This project could confirm the efficacy of dendritic cell vaccines as a cellular therapy and advance these vaccines to clinical trials. This project aims to speed translation of these breakthroughs from laboratory bench to proven treatment for more individuals with cancer. Funding for this project was generously provided by the Kimmelman Family.

The Need
Many groups have heralded immunotherapy as the next step in cancer treatment. Indeed, Science considered immune therapies the 2013 Breakthrough of the Year. However, immunotherapy is not a monolithic branch of cancer research, but rather represent a variety of approaches that use the immune system to attack cancer: some immunotherapeutics rely on adaptive immune response from T cells, others focus on checkpoint inhibitors or use genetic engineering to help T cells target cancer. Another option is vaccination to activate antitumor immunity.

The Opportunity
Jack Bui, MD, PhD, and his team are investigating dendritic cell vaccines that make neoantigen (NeoAg)-specific T cells, more powerful and plentiful. Using cells taken from patients with cancer, Dr. Bui hopes to develop a standardized protocol for generating vaccines that can be used for cellular therapy, testing the efficacy of different methods for producing dendritic cell vaccines that can encourage T cell activity, and converting cancer cells into dendritic cells by reprogramming transcription factors.
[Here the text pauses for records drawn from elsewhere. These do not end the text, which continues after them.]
**src/rtl/fpst_pkg.sv**
```systemverilog
package fpst_pkg;
  localparam int RM_W    = 2;
  localparam int EXC_W   = 5;
  localparam int CAU_W   = EXC_W + 1;
  localparam int FLG_LSB = RM_W;
  localparam int EN_LSB  = FLG_LSB + EXC_W;
  localparam int CAU_LSB = EN_LSB + EXC_W;
  localparam int DN_BIT  = CAU_LSB + CAU_W;
  localparam int STAT_W  = DN_BIT + 1;
  localparam int RSV_BIT = CAU_LSB + CAU_W - 1;
  localparam logic [STAT_W-1:0] WR_MASK = ~(STAT_W'(1) << RSV_BIT);

  typedef struct packed {
    logic             dn;
    logic [CAU_W-1:0] cause;
    logic [EXC_W-1:0] en;
    logic [EXC_W-1:0] flg;
    logic [RM_W-1:0]  rm;
  } stat_t;
endpackage

```
**src/rtl/fpst_update.sv**
```systemverilog
module fpst_update
  import fpst_pkg::*;
(
  input  stat_t            cur,
  input  logic [EXC_W-1:0] exc,
  output stat_t            nxt,
  output logic             hit
);
  logic [EXC_W-1:0] merged;

  always_comb begin
    merged = cur.cause[EXC_W-1:0] | exc;
    nxt     = cur;
    nxt.flg = exc;
    hit     = 1'b0;
    if (|exc) begin
      nxt.cause = {1'b0, merged};
      hit       = |(merged & cur.en);
    end
  end
endmodule

```
**src/rtl/fpst_wr_decode.sv**
```systemverilog
module fpst_wr_decode
  import fpst_pkg::*;
(
  input  logic [STAT_W-1:0] wdata,
  output stat_t             wval,
  output logic              rz,
  output logic              fz
);
  always_comb begin
    wval = stat_t'(wdata & WR_MASK);
    rz   = (wdata[RM_W-1:0] == '0);
    fz   = wdata[DN_BIT];
  end
endmodule

```
**src/rtl/fpu_status_trap.sv**
```systemverilog
module fpu_status_trap
  import fpst_pkg::*;
#(
  parameter int                VEC_W     = 12,
  parameter logic [VEC_W-1:0]  TRAP_CODE = VEC_W'(12'h120)
) (
  input  logic              clk,
  input  logic              rst,
  input  logic              upd_valid,
  input  logic [EXC_W-1:0]  upd_exc,
  input  logic              wr_en,
  input  logic [STAT_W-1:0] wr_data,
  output logic [STAT_W-1:0] status,
  output logic              round_zero,
  output logic              flush_zero,
  output logic              trap_req,
  output logic [VEC_W-1:0]  trap_vec
);
  stat_t            stat_q, upd_nxt, wr_val;
  logic             hit, wr_rz, wr_fz;
  logic             rz_q, fz_q, trap_q;
  logic [VEC_W-1:0] vec_q;

  fpst_update u_upd (
    .cur (stat_q),
    .exc (upd_exc),
    .nxt (upd_nxt),
    .hit (hit)
  );

  fpst_wr_decode u_wr (
    .wdata (wr_data),
    .wval  (wr_val),
    .rz    (wr_rz),
    .fz    (wr_fz)
  );

  always_ff @(posedge clk) begin
    if (rst) begin
      stat_q <= '0;
      rz_q   <= 1'b1;
      fz_q   <= 1'b0;
      trap_q <= 1'b0;
      vec_q  <= '0;
    end else begin
      trap_q <= 1'b0;
      vec_q  <= '0;
      if (wr_en) begin
        stat_q <= wr_val;
        rz_q   <= wr_rz;
        fz_q   <= wr_fz;
      end else if (upd_valid) begin
        stat_q <= upd_nxt;
        if (hit) begin
          trap_q <= 1'b1;
          vec_q  <= TRAP_CODE;
        end
      end
    end
  end

  assign status     = stat_q;
  assign round_zero = rz_q;
  assign flush_zero = fz_q;
  assign trap_req   = trap_q;
  assign trap_vec   = vec_q;
endmodule

```
**config.mk**
```make
export PLATFORM = sky130hd
export DESIGN_NAME = fpu_status_trap
export DESIGN_NICKNAME = d
export VERILOG_FILES = /design/src/rtl/fpst_pkg.sv /design/src/rtl/fpst_update.sv /design/src/rtl/fpst_wr_decode.sv /design/src/rtl/fpu_status_trap.sv
export SDC_FILE = /design/constraint.sdc
export NUM_CORES = 1
export LEC_CHECK = 0
export BUFFER_PORTS_ARGS = -buffer_cell sky130_fd_sc_hd__clkbuf_2
export CAP_MARGIN = 20
export CORE_MARGIN = 8
export CORE_UTILIZATION = 41
export DETAILED_ROUTE_END_ITERATION = 10
export GPL_TIMING_DRIVEN = 0
export PLACE_DENSITY_LB_ADDON = 0.1
export SETUP_SLACK_MARGIN = 0.1
export SLEW_MARGIN = 20
export SYNTH_ARGS = -nofsm -noshare
export SYNTH_HDL_FRONTEND = slang
export SYNTH_SLANG_ARGS = --single-unit
```
**constraint.sdc**
```tcl
create_clock -name clk -period 1.39 [get_ports clk]
set_input_delay 0.3475 -clock clk [delete_from_list [all_inputs] [get_ports clk]]
set_output_delay 0.3475 -clock clk [all_outputs]
set_load 0.02 [all_outputs]
```
==> results, run 1 <==
- Leaving out fill and tap cells, the most frequent cells in the layout are clkbuf_2 (46), dfxtp_1 (20), buf_4 (14), mux2i_1 (12), nor2_1 (12).
- In this run, the number of DRC markers left after iteration 0 of detailed routing was 5.
- Timing would allow up to 0.8004 GHz.
- Yosys mapped the design onto 21 distinct sky130hd cell types.
- The repair_antennas step left the layout with diodes totalling 0.
- The netlist area before placement is 980.9 sq um.
- The area growth from synthesis to layout is 36.10%.
- The root buffer selected by CTS is clkbuf_4.
- In this run the tool buffered the top-level ports with 48 buffer cells.
- The analysis attributes to cell leakage a power of 0.6896 nW.
- Counting every sink on the clock net gives 21.
- The count of maximum capacitance violations is 0.
- The flow ran to the end, and the final reports show no timing, DRC or antenna violations.
- The clock period minus worst slack is 1.249 ns.
- For this block, the routed nets add up to 2.586 mm of wire.
- Setup violations remaining at the end of the flow were counted as 0.
- The TritonCTS clock tree is done.
- The library cell used most frequently in the layout, excluding fill and tap cells, is clkbuf_2.
- STA classifies the critical path startpoint as a flop.
- The first global-routing pass estimated 4.353 mm of wire.
- From left edge to right edge, the die measures 64.92 um.
- Prior to clock tree synthesis, the placed netlist has a worst setup slack of 0.1123 ns.
- Along the worst path, the maximum fanout reaches 3.
- After floorplanning, the core was sized to cover 0.002233 sq mm.
- The die is 64.92 um tall.
- The via count normalized by instance count is 4.674.
- The final number of max-transition violations is 0.
- For this design the top-level I/O count stands at 62.
- After detailed routing, the number of remaining DRC violations is 0.
- The worst IR drop on VDD is 0.0005965 V.
- Data on the critical path is required at its endpoint by 1.04 ns.
- The number of global-route vias before repair came to 958.
- The wire length per cell after detailed routing is 13.40 um.
- The initial utilization of the core area, before any placement, comes to 43.92%.
- After clock tree synthesis, the clock-pin slew on the worst setup and hold paths is 0.12 ns.
- Once routing completed, OpenROAD measured the worst setup slack at 0.1406 ns.
- For this run, the number of Yosys warnings is 0.
- The count of nets left with antenna violations after detail routing is 0.
- Detailed routing inserted a total of 902 vias.
- The mean instance size in the synthesized netlist is 9.524 sq um.
- The pin count of the biggest net entering global routing is 13.
- At the end of routability-driven placement, the weighted congestion stood at 0.7054.
- Counting every instance in the synthesized netlist gives 103.
- The setup skew after layout is 0.007554 ns.
- Setup total negative slack on the finished layout was measured at 0 ns.
- CTS built an H-tree with a depth of 1.
- The fraction of final layout cells sized beyond drive strength 1 is 44.85%.
- The wire-length estimate of the detail-placed layout is 2.132 mm.
- Setup repair after global routing left no endpoint under its margin.
- The residual overflow from global routing is 0.
- The number of detailed-routing iterations run before antenna repair is 5.
- After layout, the design draws a total of 1.276 mW.
- The number of buffers created by CTS is 3.
- For this design, the CTS-stage hold fixing added 0 buffers.
- The critical path is of the flop to output pin type.
- At the end of the flow, the number of nets in the layout was 194.
- The final hold violation count came to 0.
- The power per unit of standard cell area is 955.6 mW/mm^2.
- The arrival time reported for the critical path endpoint is 0.90 ns.
- STA classifies the critical path endpoint as an output pin.
- Synthesis inferred 21 register bits.
- The share of the Yosys chip area taken by registers is 42.86%.
- The die covers 0.004214 sq mm.
- The layout has 229 filler cells.
- The initial antenna violation count is 0.
- Counting along the longest clock path gives a buffer depth of 2.
- The clock reaches the later pin of the worst-skew pair after 0.31 ns.
- Dividing the final minimum period by the clock period gives 89.89%.
- In the global route stage, overall resource usage came out at 12.75%.
- The number of rows in the core area is 17.
- The worst hold path belongs to the class input pin to flop.
## worst max-delay path, stage by stage (launching register included)
cell,delay (ns)
dfxtp_2,0.35
buf_4,0.13
buf_6,0.12
## registers in the layout, indices dropped and copies added, names as in the netlist
register,cells
status,18
trap_vec,1
flush_zero,1
round_zero,1
## per-layer routing
metal	global-route usage, %	part of all wire, %	up-vias
li1	-	-	454
met1	13.82	39	401
met4	5.722	1.7	0
met5	0	0	-
met3	5.155	10	5
met2	21.37	49	42
## cells in the mapped netlist (all sizes together)
cell | n | area share, %
nor3b | 1 | 0.77
clkbuf | 2 | 0.77
nor3 | 5 | 2.6
mux2i | 12 | 12
a21oi | 3 | 1.5
o21ai | 8 | 4.1
nor2b | 5 | 3.2
nand2b | 3 | 1.9
buf | 17 | 14
nand2 | 1 | 0.38
nor2 | 12 | 4.6
conb | 1 | 0.38
a211oi | 5 | 3.8
dfxtp | 21 | 43
or4 | 1 | 0.77
mux2 | 5 | 5.7
and4 | 1 | 0.89
## where the power goes
group	total, mW	switching, mW	internal (mW)	leakage (nW)
combinational	0.315	0.176	0.139	0.497
sequential	0.666	0.0237	0.642	0.175
clock	0.295	0.188	0.107	0.0177
total	1.28	0.387	0.888	0.690
## repair_timing
item | CTS | global route
setup buffers | 0 | 0
setup endpoints to repair | 2 | 2
gates resized for setup | 1 | 6
cloned | 0 | 0
## cell type report
| cell class | count | area, sq um | share of cell area [%] |
|---|---|---|---|
| Clock inverter | 1 | 5.005 | 0.3749 |
| Multi-Input combinational cell | 73 | 457.9 | 34.30 |
| Clock buffer | 3 | 22.52 | 1.687 |
| Buffer | 19 | 140.1 | 10.50 |
| Sequential cell | 21 | 421.7 | 31.58 |
| Tap cell | 28 | 35.03 | 2.624 |
| Timing Repair Buffer | 48 | 252.7 | 18.93 |
## worst paths after layout
kind                    start           to  slack (ns)  depth (start not counted)
hold reg to reg    status[18]   status[18]        0.49                          2
setup / recovery  trap_vec[5]  trap_vec[8]        0.14                          2
setup reg to reg   status[13]  trap_vec[5]        0.50                          3
hold / removal     wr_data[3]    status[3]        0.26                          3
## through the flow
step                std cells  hold slack (ns)  util [%]  cell area (sq um)
detailed placement        189           0.4736     57.93               1294
global route              193           0.2626     59.78               1335
global placement          189           0.4568     57.93               1294
CTS                       193           0.2606     59.22               1323
floorplan                 113           0.4943         -               1018
finish                    193           0.2619     59.78               1335
## logic make-up (layout without fill, tap and decap cells)
kind of cell / count (synthesis) / after routing / share of synthesized area, %
other: 1 / 11 / 0.3823
AND/OR/NAND/NOR: 29 / 29 / 15.05
flip-flops: 21 / 21 / 42.86
buffers and inverters: 19 / 71 / 14.29
multiplexers: 17 / 17 / 17.98
AO/OA/AOI/OAI: 16 / 16 / 9.438
(Power assumes the default switching activity.)
==> run 2: changes to the inputs <==
--- a/config.mk
+++ b/config.mk
@@ -11,7 +11,7 @@
 export CORE_UTILIZATION = 41
 export DETAILED_ROUTE_END_ITERATION = 10
 export GPL_TIMING_DRIVEN = 0
-export PLACE_DENSITY_LB_ADDON = 0.1
+export PLACE_DENSITY = 0.78
 export SETUP_SLACK_MARGIN = 0.1
 export SLEW_MARGIN = 20
 export SYNTH_ARGS = -nofsm -noshare
==> results, run 2 (synthesis results as in run 1) <==
- Leaving out fill and tap cells, the most frequent cell in the layout is clkbuf_2.
- The clock period minus worst slack is 1.251 ns.
- The run finished with clean final reports.
- The count of nets left with antenna violations after detail routing is 0.
- The min-delay analysis places its worst path in the category input pin to flop.
- IR analysis of the VDD net gives a maximum drop of 0.0007510 V.
- The first detailed-routing pass took 4 iterations.
- In this run, post-CTS hold repair placed 0 buffers.
- Leaving out fill and tap cells, the most frequent cells in the layout are clkbuf_2 (46), dfxtp_1 (20), buf_4 (14), mux2i_1 (12), nor2_1 (12).
- For this block, the via count after detailed routing is 888.
- STA classifies the critical path startpoint as a flop.
- The worst hold path cell count is 3.
- The net switching power of the design is 0.3828 mW.
- The die footprint is 0.004214 sq mm.
- The critical path starts at trap_vec[5].
- The depth of the most critical reg-to-reg path is 3.
- The number of clock sinks is 21.
- Measured along the x axis, the die boundary spans 64.92 um.
- The floorplan die height is 64.92 um.
- Entering global routing, the biggest net connects 12 pins.
- The internal portion of the total power is 0.8914 mW.
- Power spread over the standard cell area amounts to 959.8 mW/mm^2.
- In the final design database the tool counted 194 nets.
- In this run the tool buffered the top-level ports with 48 buffer cells.
- The register with the most flip-flops in the layout has 18 of them.
- The TritonCTS clock tree is done.
- In this run, the number of DRC markers left after iteration 0 of detailed routing was 13.
- The total global routing track utilization is 12.58%.
- After detailed routing, the number of vias per cell comes to 4.601.
- After global routing the overflow that remains totals 0.
- In this run the post-CTS setup repair buffer count came out at 0.
- The worst register-to-register path begins at status[16].
- In this run, the clock network consumes 23.0% of the power.
- Dividing the detail-routed wire length by the instance count gives 13.68 um.
- The final hold violation count was 0.
- The routed design has 2.640 mm of wire.
- The final setup TNS is 0 ns.
- The clock-pin slew reported for the worst setup and hold paths after clock tree synthesis is 0.12 ns.
- The startpoint of the lowest-slack hold path is wr_data[6].
- The static power due to leakage is 0.6861 nW.
- The weighted congestion at the end of routability-driven global placement is 0.7383.
- The end of the worst hold path is status[6].
- Compared with the post-synthesis result, the final layout area differs by 35.33%.
- The root buffer cell chosen for the clock tree is clkbuf_4.
- The initial antenna violation count is 0.
- The critical path start-end classification is flop to output pin.
- Sequential cells burn 52.3% of the power.
- The final routed DRC violation total is 0.
- For this configuration, the core starts out at a cell density of 43.92%.
- The placed wire-length estimate after detailed placement is 2.195 mm.
- Between clock sinks in the finished design, the worst skew comes to 0.004217 ns.
- The setup check on the worst reg-to-reg path leaves a slack of 0.46 ns.
- The number of global-route vias before repair came to 991.
- Of all nets on the critical path, the largest fanout is 3.
- The endpoint required time on the critical path is 1.04 ns.
- The first global-routing pass estimated 4.347 mm of wire.
- The H-tree depth is 1.
- Net switching is 30.04% of the power.
- The antenna diode count is 0.
- The count of fill cells added during filler insertion is 214.
- The worst-skew pair later-pin latency is 0.30 ns.
- The fmax is 0.7996 GHz.
- The number of rows in the core area is 17.
- The number of gates resized after cts is 0.
- The combinational power share is 24.6%.
- The final number of max-transition violations is 0.
- The fraction of final layout cells sized beyond drive strength 1 is 44.24%.
- Counting the buffers created by CTS gives 3.
- The core box area is 0.002233 sq mm.
- Setup violations remaining at the end of the flow were counted as 0.
- The endpoint identified for the worst register-to-register timing path is trap_vec[5].
- Setup repair after global routing left no endpoint under its margin.
- The worst-case clock buffer depth is 2.
- Max-cap violations in this run came to 0.
- During I/O placement, the number of pins put on the boundary was 62.
- At the worst endpoint, the arrival time is 0.90 ns.
- The total design power is 1.274 mW.
- STA classifies the critical path endpoint as an output pin.
- In the finished design, the share of the clock period the worst path needs comes to 89.98%.
## run 2: cell count changes in the layout (fill, tap and decap cells not counted), sizes merged
cell	before	now
clkinv	1	0
clkbuf	51	52
## run 2: critical path: stages (launching register included)
cell and delay (ns):
dfxtp_2 0.34, buf_4 0.12, buf_2 0.15
## run 2: worst max-delay path by stage
stage | cells after the start | end
after global placement | 4 | trap_vec[5]
after CTS | 2 | trap_vec[5]
final | 2 | trap_vec[8]
after global routing | 2 | trap_vec[8]
after floorplan | 3 | trap_vec[5]
after detailed placement | 4 | trap_vec[5]
## run 2: per-stage QoR
stage                     setup slack [ns]  instances  utilization [%]  hold slack (ns)  instance area [sq um]
after global routing                0.1042        193            59.44           0.2735                   1328
final                               0.1393        193            59.44           0.2770                   1328
after detailed placement            0.1056        189            57.93           0.4682                   1294
after floorplan                     0.2604        113                -           0.4943                   1018
after global placement              0.1202        189            57.93           0.4582                   1294
after CTS                           0.1022        193            59.10           0.2775                   1320
## run 2: power by group through the flow
stage | combinational [mW] | clock [mW] | sequential (mW)
3_5_place_dp | 0.314 | 0 | 0.680
2_1_floorplan | 0.158 | 0 | 0.726
5_1_grt | 0.342 | 0.320 | 0.672
4_1_cts | 0.315 | 0.295 | 0.667
3_3_place_gp | 0.306 | 0 | 0.677
6_report | 0.314 | 0.293 | 0.667
## run 2: cell type report
cell class	instances	area, sq um	share of cell area (%)
plain buffers	19	140.1	10.56
clock buffers	4	26.28	1.979
multi-input cells	73	457.9	34.50
flip-flops and latches	21	421.7	31.76
well taps	28	35.03	2.639
repair buffers	48	246.5	18.57
## run 2: layer usage
metal,GRT usage (%),share of wire (%),vias up
met1,13.16,40,391
li1,-,-,452
met3,5.326,10,4
met2,21.86,49,41
met5,0,0,-
met4,4.905,0.76,0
Specifically, Dr. Bui wants to create the ideal cancer vaccine, consisting of cancer antigens, activated antigen presenting cells, and adjuvants to increase and recruit innate immune cells. This vaccine will use patient cells engineered with tumor-specific antigens that stimulate cancer- targeting T cells. Previous vaccines of this kind have had limited efficacy because they include a high proportion of irrelevant proteins. However, genome and exome sequencing may help make more targeted dendritic cell vaccines using neoantigen identification and genetic engineering to eliminate superfluous materials in the final vaccine product.

The Impact
These efforts could confirm the efficacy of dendritic cell vaccines as a cellular therapy and advance these vaccines to clinical trials. This project aims to speed translation of these breakthroughs from laboratory bench to proven treatment for more individuals with cancer.